• **What you will do**:
For each line in the data below that has the word "stage", copy that line.
___
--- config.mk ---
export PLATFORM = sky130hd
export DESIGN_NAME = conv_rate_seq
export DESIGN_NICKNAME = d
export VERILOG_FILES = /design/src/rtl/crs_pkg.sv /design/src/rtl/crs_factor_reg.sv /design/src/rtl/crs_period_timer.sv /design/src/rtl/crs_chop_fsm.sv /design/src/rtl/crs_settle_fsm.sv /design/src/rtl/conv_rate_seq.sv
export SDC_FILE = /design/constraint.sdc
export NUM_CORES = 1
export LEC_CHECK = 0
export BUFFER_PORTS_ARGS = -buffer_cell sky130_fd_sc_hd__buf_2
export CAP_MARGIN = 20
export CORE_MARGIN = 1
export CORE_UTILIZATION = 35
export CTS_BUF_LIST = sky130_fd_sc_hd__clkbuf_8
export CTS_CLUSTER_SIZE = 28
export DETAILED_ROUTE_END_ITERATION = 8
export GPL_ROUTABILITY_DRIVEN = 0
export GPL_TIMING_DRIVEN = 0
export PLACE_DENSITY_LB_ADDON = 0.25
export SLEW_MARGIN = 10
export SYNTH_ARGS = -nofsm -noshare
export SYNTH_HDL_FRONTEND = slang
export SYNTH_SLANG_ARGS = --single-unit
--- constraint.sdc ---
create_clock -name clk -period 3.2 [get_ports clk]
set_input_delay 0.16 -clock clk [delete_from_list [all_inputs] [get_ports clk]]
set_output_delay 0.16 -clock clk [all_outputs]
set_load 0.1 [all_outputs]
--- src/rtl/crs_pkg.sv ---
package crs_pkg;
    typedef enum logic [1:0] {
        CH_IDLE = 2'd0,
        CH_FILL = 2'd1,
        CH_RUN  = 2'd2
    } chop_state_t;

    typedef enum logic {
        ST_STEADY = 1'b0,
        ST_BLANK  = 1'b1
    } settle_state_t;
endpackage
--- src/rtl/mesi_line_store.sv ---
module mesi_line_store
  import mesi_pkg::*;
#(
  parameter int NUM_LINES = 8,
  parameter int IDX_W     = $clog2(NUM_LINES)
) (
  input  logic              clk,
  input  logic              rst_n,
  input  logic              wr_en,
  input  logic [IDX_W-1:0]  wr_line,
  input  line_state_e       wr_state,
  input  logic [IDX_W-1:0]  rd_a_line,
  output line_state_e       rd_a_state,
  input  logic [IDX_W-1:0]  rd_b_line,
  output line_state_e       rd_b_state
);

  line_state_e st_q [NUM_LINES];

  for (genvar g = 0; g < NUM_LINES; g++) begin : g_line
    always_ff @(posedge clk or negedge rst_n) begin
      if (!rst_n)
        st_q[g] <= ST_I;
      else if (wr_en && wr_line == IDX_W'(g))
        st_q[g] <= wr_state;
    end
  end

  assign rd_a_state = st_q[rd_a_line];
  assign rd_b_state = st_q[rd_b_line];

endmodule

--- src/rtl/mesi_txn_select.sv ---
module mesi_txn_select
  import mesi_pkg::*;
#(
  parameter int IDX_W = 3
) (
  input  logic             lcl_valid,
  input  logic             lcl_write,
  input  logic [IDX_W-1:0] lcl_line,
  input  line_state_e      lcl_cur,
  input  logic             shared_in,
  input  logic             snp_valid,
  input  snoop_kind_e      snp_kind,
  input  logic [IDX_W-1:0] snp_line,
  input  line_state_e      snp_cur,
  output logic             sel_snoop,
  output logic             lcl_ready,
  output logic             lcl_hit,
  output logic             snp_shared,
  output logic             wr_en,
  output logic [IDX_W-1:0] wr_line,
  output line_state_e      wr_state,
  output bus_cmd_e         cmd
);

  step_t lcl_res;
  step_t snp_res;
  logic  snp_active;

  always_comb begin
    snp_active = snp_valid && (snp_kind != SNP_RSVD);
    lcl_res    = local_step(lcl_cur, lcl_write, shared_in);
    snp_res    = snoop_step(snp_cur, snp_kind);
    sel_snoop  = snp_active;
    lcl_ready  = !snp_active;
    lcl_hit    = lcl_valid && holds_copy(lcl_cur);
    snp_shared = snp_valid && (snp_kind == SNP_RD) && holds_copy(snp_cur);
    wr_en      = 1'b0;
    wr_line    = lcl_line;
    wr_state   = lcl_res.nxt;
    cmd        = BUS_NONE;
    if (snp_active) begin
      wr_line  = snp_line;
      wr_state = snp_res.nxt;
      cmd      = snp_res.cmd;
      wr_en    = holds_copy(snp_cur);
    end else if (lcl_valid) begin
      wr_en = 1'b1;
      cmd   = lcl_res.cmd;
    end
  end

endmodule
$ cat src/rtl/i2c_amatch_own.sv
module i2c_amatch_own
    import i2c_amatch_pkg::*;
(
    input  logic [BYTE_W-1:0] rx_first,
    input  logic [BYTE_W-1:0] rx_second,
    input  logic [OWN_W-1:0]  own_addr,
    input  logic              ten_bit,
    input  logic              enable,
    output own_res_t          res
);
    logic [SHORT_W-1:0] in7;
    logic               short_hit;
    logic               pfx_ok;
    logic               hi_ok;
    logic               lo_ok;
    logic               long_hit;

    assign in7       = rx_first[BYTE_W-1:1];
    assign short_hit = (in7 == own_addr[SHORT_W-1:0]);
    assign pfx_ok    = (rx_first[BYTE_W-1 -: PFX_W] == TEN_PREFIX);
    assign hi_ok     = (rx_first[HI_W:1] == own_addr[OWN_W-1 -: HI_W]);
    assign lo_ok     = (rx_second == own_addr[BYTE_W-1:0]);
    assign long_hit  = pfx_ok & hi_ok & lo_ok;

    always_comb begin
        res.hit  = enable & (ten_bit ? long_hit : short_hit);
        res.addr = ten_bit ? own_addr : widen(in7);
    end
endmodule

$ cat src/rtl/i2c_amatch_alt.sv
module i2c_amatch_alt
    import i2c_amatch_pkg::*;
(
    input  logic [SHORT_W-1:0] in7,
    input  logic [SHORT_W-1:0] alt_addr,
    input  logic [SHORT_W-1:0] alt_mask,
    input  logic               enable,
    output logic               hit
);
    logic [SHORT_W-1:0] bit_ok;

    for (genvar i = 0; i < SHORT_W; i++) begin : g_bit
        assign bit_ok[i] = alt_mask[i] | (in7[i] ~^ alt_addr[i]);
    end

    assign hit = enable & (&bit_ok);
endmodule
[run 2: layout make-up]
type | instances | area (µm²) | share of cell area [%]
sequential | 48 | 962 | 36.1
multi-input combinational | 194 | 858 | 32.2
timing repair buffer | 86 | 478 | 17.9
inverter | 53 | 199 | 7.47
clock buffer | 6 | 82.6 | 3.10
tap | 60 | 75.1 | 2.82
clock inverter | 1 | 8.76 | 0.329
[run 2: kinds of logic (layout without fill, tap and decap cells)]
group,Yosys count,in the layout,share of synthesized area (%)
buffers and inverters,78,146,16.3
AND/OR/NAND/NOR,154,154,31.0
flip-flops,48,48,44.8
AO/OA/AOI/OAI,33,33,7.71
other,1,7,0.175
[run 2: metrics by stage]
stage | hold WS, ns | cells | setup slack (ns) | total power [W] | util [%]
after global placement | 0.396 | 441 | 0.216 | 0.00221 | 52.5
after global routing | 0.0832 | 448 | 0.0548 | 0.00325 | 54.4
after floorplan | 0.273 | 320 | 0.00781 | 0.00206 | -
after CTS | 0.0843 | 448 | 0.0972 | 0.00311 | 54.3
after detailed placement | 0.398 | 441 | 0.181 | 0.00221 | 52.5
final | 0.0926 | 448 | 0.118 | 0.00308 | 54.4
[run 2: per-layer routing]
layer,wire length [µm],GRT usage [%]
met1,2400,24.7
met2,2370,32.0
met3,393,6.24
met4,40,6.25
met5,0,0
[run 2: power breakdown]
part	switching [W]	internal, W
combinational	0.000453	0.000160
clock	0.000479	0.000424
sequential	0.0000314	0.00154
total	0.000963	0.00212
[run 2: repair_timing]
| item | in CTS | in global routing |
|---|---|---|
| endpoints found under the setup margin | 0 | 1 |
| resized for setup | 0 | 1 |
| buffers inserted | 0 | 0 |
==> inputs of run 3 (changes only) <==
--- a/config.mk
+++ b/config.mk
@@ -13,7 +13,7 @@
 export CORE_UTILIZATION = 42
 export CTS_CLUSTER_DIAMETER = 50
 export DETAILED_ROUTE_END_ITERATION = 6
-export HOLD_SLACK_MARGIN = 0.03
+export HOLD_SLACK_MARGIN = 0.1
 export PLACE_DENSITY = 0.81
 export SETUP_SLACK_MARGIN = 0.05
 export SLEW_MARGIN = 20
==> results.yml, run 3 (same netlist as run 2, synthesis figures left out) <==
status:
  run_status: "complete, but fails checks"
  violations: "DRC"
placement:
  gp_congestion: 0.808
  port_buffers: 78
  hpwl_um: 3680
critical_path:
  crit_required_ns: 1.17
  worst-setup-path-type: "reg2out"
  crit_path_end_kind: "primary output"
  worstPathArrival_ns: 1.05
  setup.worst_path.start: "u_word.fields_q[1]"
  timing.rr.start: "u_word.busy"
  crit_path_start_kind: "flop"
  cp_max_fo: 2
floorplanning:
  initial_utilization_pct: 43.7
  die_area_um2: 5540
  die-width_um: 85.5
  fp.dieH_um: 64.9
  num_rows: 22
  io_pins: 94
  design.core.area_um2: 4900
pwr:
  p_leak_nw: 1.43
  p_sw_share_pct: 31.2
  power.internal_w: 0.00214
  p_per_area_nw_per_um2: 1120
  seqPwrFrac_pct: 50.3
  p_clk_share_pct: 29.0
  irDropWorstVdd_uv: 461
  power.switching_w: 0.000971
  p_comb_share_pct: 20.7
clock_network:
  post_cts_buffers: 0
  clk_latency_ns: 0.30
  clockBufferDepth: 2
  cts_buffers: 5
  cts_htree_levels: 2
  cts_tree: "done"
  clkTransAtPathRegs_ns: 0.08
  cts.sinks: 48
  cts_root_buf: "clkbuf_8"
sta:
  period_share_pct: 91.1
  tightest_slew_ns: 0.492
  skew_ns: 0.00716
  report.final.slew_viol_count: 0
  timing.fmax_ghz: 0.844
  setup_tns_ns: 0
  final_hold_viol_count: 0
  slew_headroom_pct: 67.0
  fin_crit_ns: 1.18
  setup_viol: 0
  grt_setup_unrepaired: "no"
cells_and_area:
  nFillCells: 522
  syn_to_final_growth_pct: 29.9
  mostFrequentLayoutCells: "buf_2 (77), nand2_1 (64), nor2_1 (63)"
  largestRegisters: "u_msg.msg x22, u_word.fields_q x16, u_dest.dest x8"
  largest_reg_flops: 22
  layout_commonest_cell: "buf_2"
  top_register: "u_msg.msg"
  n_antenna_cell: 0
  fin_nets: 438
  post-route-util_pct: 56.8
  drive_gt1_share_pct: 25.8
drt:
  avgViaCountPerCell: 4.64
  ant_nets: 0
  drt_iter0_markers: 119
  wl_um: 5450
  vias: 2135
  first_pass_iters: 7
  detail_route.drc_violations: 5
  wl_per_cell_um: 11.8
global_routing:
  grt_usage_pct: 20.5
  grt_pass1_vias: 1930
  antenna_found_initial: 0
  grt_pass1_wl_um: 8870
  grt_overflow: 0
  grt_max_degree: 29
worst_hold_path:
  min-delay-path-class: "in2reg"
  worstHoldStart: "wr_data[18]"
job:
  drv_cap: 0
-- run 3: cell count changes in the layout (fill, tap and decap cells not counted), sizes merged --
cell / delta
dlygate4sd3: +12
___
• **Result**:
[run 2: metrics by stage]
stage | hold WS, ns | cells | setup slack (ns) | total power [W] | util [%]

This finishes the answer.